For Girls, Itís All About Good Looks – Not Good Works
UNH Event on April 11 Focuses on Measures of Female Self-Worth
Contact:  Lori Wright
UNH Media Relations
April 5, 2006

DURHAM, N.H. -- Why do girls think good looks are more important than good works? An event at the University of New Hampshire Tuesday, April 11, 2006, will address that question.

Historian Joan Jacobs Brumberg will speak from 7 to 9 p.m. in Johnson Theatre on her critically acclaimed book, The Body Project: An Intimate History of American Girls. Brumberg's work demonstrates how, over the course of the 20th century, good looks rather than good works became the measure of female self-worth. A film documentary created by teenage girls in last summer’s Artists In Residence program to express their own complex sense of body image follows.
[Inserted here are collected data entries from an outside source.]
$ cat config.mk
export PLATFORM = sky130hd
export DESIGN_NAME = sdd_store
export DESIGN_NICKNAME = d
export VERILOG_FILES = /design/src/rtl/sdd_store.sv
export SDC_FILE = /design/constraint.sdc
export NUM_CORES = 2
export LEC_CHECK = 0
export BUFFER_PORTS_ARGS = -buffer_cell sky130_fd_sc_hd__buf_2
export CAP_MARGIN = 25
export CORE_MARGIN = 5
export CORE_UTILIZATION = 30
export CTS_CLUSTER_DIAMETER = 100
export CTS_CLUSTER_SIZE = 12
export DETAILED_ROUTE_END_ITERATION = 16
export PLACE_DENSITY = 0.57
export RECOVER_POWER = 100
export SYNTH_ARGS = -nofsm -noshare
export SYNTH_HDL_FRONTEND = slang
export SYNTH_SLANG_ARGS = --single-unit
$ cat constraint.sdc
create_clock -name clock -period 3.4 [get_ports clock]
set_input_delay 0.17 -clock clock [delete_from_list [all_inputs] [get_ports clock]]
set_output_delay 0.17 -clock clock [all_outputs]
set_load 0.01 [all_outputs]
$ cat src/rtl/sdd_store.sv
module sdd_store #(
   parameter int MAX_DIM = 8
) (
   input  logic                                   clock,
   input  logic                                   m_we,
   input  logic [$clog2(MAX_DIM*MAX_DIM)-1:0]     m_waddr,
   input  logic signed [31:0]                     m_wdata,
   input  logic [$clog2(MAX_DIM*MAX_DIM)-1:0]     m_raddr,
   output logic signed [31:0]                     m_rdata,
   input  logic                                   w_we,
   input  logic [$clog2(MAX_DIM)-1:0]             w_waddr,
   input  logic signed [31:0]                     w_wdata,
   input  logic [$clog2(MAX_DIM)-1:0]             w_raddr,
   output logic signed [31:0]                     w_rdata
);

   logic signed [31:0] matrix_mem [MAX_DIM*MAX_DIM];
   logic signed [31:0] weight_mem [MAX_DIM];

   // Matrix entries: one write, one registered read
   always_ff @(posedge clock) begin
      if (m_we) begin
         matrix_mem[m_waddr] <= m_wdata;
      end
      m_rdata <= matrix_mem[m_raddr];
   end

   // Weight entries: one write, one registered read
   always_ff @(posedge clock) begin
      if (w_we) begin
         weight_mem[w_waddr] <= w_wdata;
      end
      w_rdata <= weight_mem[w_raddr];
   end

endmodule

==> flow_metrics.py <==
metrics = {
    "final_layout": {
        "nets": 4372,
        "area_delta_synth_final_pct": 15.5,
        "layout-drive-gt1-share_pct": 24.3,
        "final_area_sq_um": 102000,
    },
    "synth": {
        "syn_avg_cell_area_sq_um": 23.4,
        "yosysSeqAreaShare_pct": 79.4,
        "ys_ff_latch": 2368,
        "synth_cells": 3796,
        "yosys.cell_types.count": 41,
        "syn_area_sq_um": 88700,
        "synth_nets": 3881,
        "yosys_warnings": 0,
    },
    "placement": {
        "gp_congestion": 0.751,
        "placed_area_sq_um": 96500,
        "io_buffers": 148,
        "hpwl_mm": 132,
    },
    "clocking": {
        "cts_tree": "done",
        "cts-resized-gates": 0,
        "clock-root-buffer": "clkbuf_16",
        "cts_sinks": 2368,
        "clock_latency_ns": 0.88,
        "numCtsBuffers": 223,
        "clk_pin_slew_worst_paths_ns": 0.07,
        "h-tree-depth": 4,
        "clock_path_buffers": 4,
    },
    "grt": {
        "grt_util_all_layers_pct": 14.9,
        "busiest_layer": "met2",
        "use_met2_pct": 23.7,
        "grt_max_degree": 65,
        "grt_pass1_vias": 43300,
        "grt_pass1_wl_mm": 332,
        "antenna_found_initial": 13,
        "overflow": 0,
        "grt_util_met3_pct": 2.31,
        "use_met1_pct": 21.5,
    },
    "critical_path": {
        "rr_startpoint": "matrix_mem[4][30]$_DFFE_PP_",
        "worstSetupStartpoint": "m_we",
        "start_kind": "input port",
        "critPathArrivalTime_ns": 3.42,
        "worstPathMaxFanout": 9,
        "worst-setup-path-type": "input port to flop",
        "crit_path_end_kind": "flop",
        "critical_path_required_ns": 3.91,
    },
    "floorplan": {
        "fp.dieH_um": 554,
        "io_pins": 149,
        "rows": 199,
        "dieArea_sq_um": 307000,
        "coreArea_sq_um": 294000,
        "initial_core_util_pct": 30.1,
        "die_width_um": 554,
    },
    "power": {
        "powerDensity_nw_per_um2": 569,
        "p_leak_nw": 30.8,
        "total_power_w": 0.0583,
        "ir_worst_vdd_mv": 0.415,
    },
    "routing": {
        "wl_mm": 234,
        "vias": 42700,
        "ant_nets": 0,
        "viasPerCell": 5.10,
        "drt_first_pass_iters": 5,
        "drc": 0,
        "wl_per_cell_um": 28.0,
        "drtIter0Drc": 4915,
    },
    "sta": {
        "min_period_ns": 2.91,
        "report.final.hold_viol_count": 0,
        "worstMarginPinSlew_ns": 3.04,
        "finalCritPeriodShare_pct": 85.7,
        "maxSlewViolCount": 3034,
        "clock_skew_ns": 0.0473,
        "fmax_mhz": 343,
        "setup_viol": 0,
        "relSlewSlack_pct": -103,
        "rsz0062_at_grt": "no",
    },
    "outcome": {
        "violations": "max-capacitance violations, max-slew violations",
        "status": "finished with violations",
    },
    "run": {
        "cap_violations": 81,
    },
    "hold_path": {
        "min-delay-start": "m_waddr[0]",
        "hp-class": "input port to flop",
    },
}
placed cells by master, fill, tap and decap left out, types with 4 or more instances in the layout:
cell and count:
mux4_2 574, buf_4 76, nor4_1 29, a31oi_1 8, buf_12 40, clkbuf_1 375, nand3_1 18, o221ai_1 17
o22ai_1 135, nand2b_1 20, nor2_4 42, nand2_1 25, mux2i_1 38, o21ai_0 10, buf_2 14, edfxtp_1 2304
a211oi_1 28, a22oi_1 16, nor3_1 29, and3_1 4, a2111oi_0 7, clkbuf_2 51, o21ai_1 15, diode_2 5
mux2_2 43, dfxtp_1 64, a21oi_1 14, o22a_1 12, nor2b_1 44, o21a_1 13, nor2_1 44, dlygate4sd3_1 69
clkbuf_16 228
The evening concludes with a panel discussion with Brumberg and the teenage filmmakers.

Brumberg is Stephen H. Weiss Presidential Fellow and professor at Cornell University where she has taught history, human development and gender studies since 1979. She is best known for her sensitive writing and research about American women and girls: Fasting Girls: The History of Anorexia Nervosa (1988) won the John Hope Franklin Prize, the Berkshire Book Prize, the Eileen Basker Prize, and the Watson Davis Prize. The Body Project (1998) was selected by the American Library Association for a Choice Award and also for special notice by Voice of Youth Advocacy. Her work has been recognized by the Guggenheim Foundation, the National Endowment for the Humanities, the Rockefeller Foundation, and the MacDowell Colony. She is also a fellow of the Society of American Historians.

Sponsored by the Center for the Humanities, Women's Studies, Education, American Studies, and AIR (Artists in Residence, a local nonprofit organization).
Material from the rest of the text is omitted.